• **Directions for this task**: Output all of the entries exactly as they are given.

• **Input data**:
==> xenon: inputs <==
Design PCPU, start of the top module:
module PCPU(
	input clock,
	input enable,
	input reset,
	input start,
	input [15:0] d_datain,
	input [15:0] i_datain,
	input [3:0] select_y,
	output wire [7:0] d_addr,
	output wire [15:0] d_dataout,
	output wire d_we,
	output wire [7:0] i_addr,
	output reg [15:0] y
);
make LEC_CHECK=0 ABC_AREA=1 CAP_MARGIN=20 CELL_PAD_IN_SITES_DETAIL_PLACEMENT=2 CELL_PAD_IN_SITES_GLOBAL_PLACEMENT=2 CORE_ASPECT_RATIO=1.75 CORE_MARGIN=2 CORE_UTILIZATION=59 GPL_ROUTABILITY_DRIVEN=0 GPL_TIMING_DRIVEN=0 SETUP_SLACK_MARGIN=0.82 SLEW_MARGIN=10 TNS_END_PERCENT=35 finish   # period 3.22 ns
run.sh (not shown) runs the stock make flow with config.mk's settings and CLKGATE_MAP_FILE=.
==> amber: changes against xenon <==
==> flow/config.mk (replaced) <==
export PLATFORM = sky130hd
export DESIGN_NAME = PCPU
export DESIGN_NICKNAME = PCPU
export VERILOG_FILES = /design/flow/design.v
export SDC_FILE = /design/flow/constraint.sdc
export NUM_CORES = 4
export LEC_CHECK = 0
export CAP_MARGIN = 20
export CORE_MARGIN = 2
export CORE_UTILIZATION = 40
export SETUP_SLACK_MARGIN = 0.16
export SLEW_MARGIN = 20
==> flow/constraint.sdc (replaced) <==
create_clock -name core_clock -period 5.23 [get_ports {clock}]
set_input_delay 1.0460 -clock core_clock [delete_from_list [all_inputs] [get_ports {clock}]]
set_output_delay 1.0460 -clock core_clock [all_outputs]
set_load 0.01 [all_outputs]
==> qor summary <==
item                                                                     amber                 xenon
Top cell type's share of synthesized area                                0.269                 0.274
Yosys cell count                                                         3,175                 3,950
Pre-placement core utilization                                           0.406                 0.596
Area of the mapped netlist                                          25,700 µm²            25,300 µm²
Total die size                                                      66,400 µm²            44,600 µm²
Core footprint                                                      63,300 µm²            42,400 µm²
Yosys chip area                                                     25,700 µm²            25,300 µm²
Multiplexer share of the synthesized area                                0.139                     0
Num rows                                                                    92                   100
Run status                                            timing/DRC/antenna clean        did not finish
Stage where the flow stopped                                                 -  3_1_place_gp_skip_io
Count of distinct cell types in the synthesized netlist                    101                    67
Gate count after technology mapping                                      3,175                 3,950
Post-synthesis xor/xnor area fraction                                   0.0259                0.0238
Sequential fraction of the synthesis area                                0.269                 0.274
Syn Area/Cell                                                         8.10 µm²              6.40 µm²
Net count after synthesis                                                3,270                 4,045
AND/OR/NAND/NOR Cells, Area Fraction                                     0.185                 0.300
Share of synthesized cell area in and-or and or-and compound cells       0.294                 0.266
X dimension of the die                                                  258 µm                160 µm
Area share of fa/ha/maj cells after synthesis                           0.0273                0.0278
Die height                                                              258 µm                278 µm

• **Exercise result**:
==> xenon: inputs <==
Design PCPU, start of the top module:
module PCPU(
	input clock,
	input enable,
	input reset,
	input start,
	input [15:0] d_datain,
	input [15:0] i_datain,
	input [3:0] select_y,
	output wire [7:0] d_addr,
	output wire [15:0] d_dataout,
	output wire d_we,
	output wire [7:0] i_addr,
	output reg [15:0] y
);
make LEC_CHECK=0 ABC_AREA=1 CAP_MARGIN=20 CELL_PAD_IN_SITES_DETAIL_PLACEMENT=2 CELL_PAD_IN_SITES_GLOBAL_PLACEMENT=2 CORE_ASPECT_RATIO=1.75 CORE_MARGIN=2 CORE_UTILIZATION=59 GPL_ROUTABILITY_DRIVEN=0 GPL_TIMING_DRIVEN=0 SETUP_SLACK_MARGIN=0.82 SLEW_MARGIN=10 TNS_END_PERCENT=35 finish   # period 3.22 ns
run.sh (not shown) runs the stock make flow with config.mk's settings and CLKGATE_MAP_FILE=.
==> amber: changes against xenon <==
==> flow/config.mk (replaced) <==
export PLATFORM = sky130hd
export DESIGN_NAME = PCPU
export DESIGN_NICKNAME = PCPU
export VERILOG_FILES = /design/flow/design.v
export SDC_FILE = /design/flow/constraint.sdc
export NUM_CORES = 4
export LEC_CHECK = 0
export CAP_MARGIN = 20
export CORE_MARGIN = 2
export CORE_UTILIZATION = 40
export SETUP_SLACK_MARGIN = 0.16
export SLEW_MARGIN = 20
==> flow/constraint.sdc (replaced) <==
create_clock -name core_clock -period 5.23 [get_ports {clock}]
set_input_delay 1.0460 -clock core_clock [delete_from_list [all_inputs] [get_ports {clock}]]
set_output_delay 1.0460 -clock core_clock [all_outputs]
set_load 0.01 [all_outputs]
==> qor summary <==
item                                                                     amber                 xenon
Top cell type's share of synthesized area                                0.269                 0.274
Yosys cell count                                                         3,175                 3,950
Pre-placement core utilization                                           0.406                 0.596
Area of the mapped netlist                                          25,700 µm²            25,300 µm²
Total die size                                                      66,400 µm²            44,600 µm²
Core footprint                                                      63,300 µm²            42,400 µm²
Yosys chip area                                                     25,700 µm²            25,300 µm²
Multiplexer share of the synthesized area                                0.139                     0
Num rows                                                                    92                   100
Run status                                            timing/DRC/antenna clean        did not finish
Stage where the flow stopped                                                 -  3_1_place_gp_skip_io
Count of distinct cell types in the synthesized netlist                    101                    67
Gate count after technology mapping                                      3,175                 3,950
Post-synthesis xor/xnor area fraction                                   0.0259                0.0238
Sequential fraction of the synthesis area                                0.269                 0.274
Syn Area/Cell                                                         8.10 µm²              6.40 µm²
Net count after synthesis                                                3,270                 4,045
AND/OR/NAND/NOR Cells, Area Fraction                                     0.185                 0.300
Share of synthesized cell area in and-or and or-and compound cells       0.294                 0.266
X dimension of the die                                                  258 µm                160 µm
Area share of fa/ha/maj cells after synthesis                           0.0273                0.0278
Die height                                                              258 µm                278 µm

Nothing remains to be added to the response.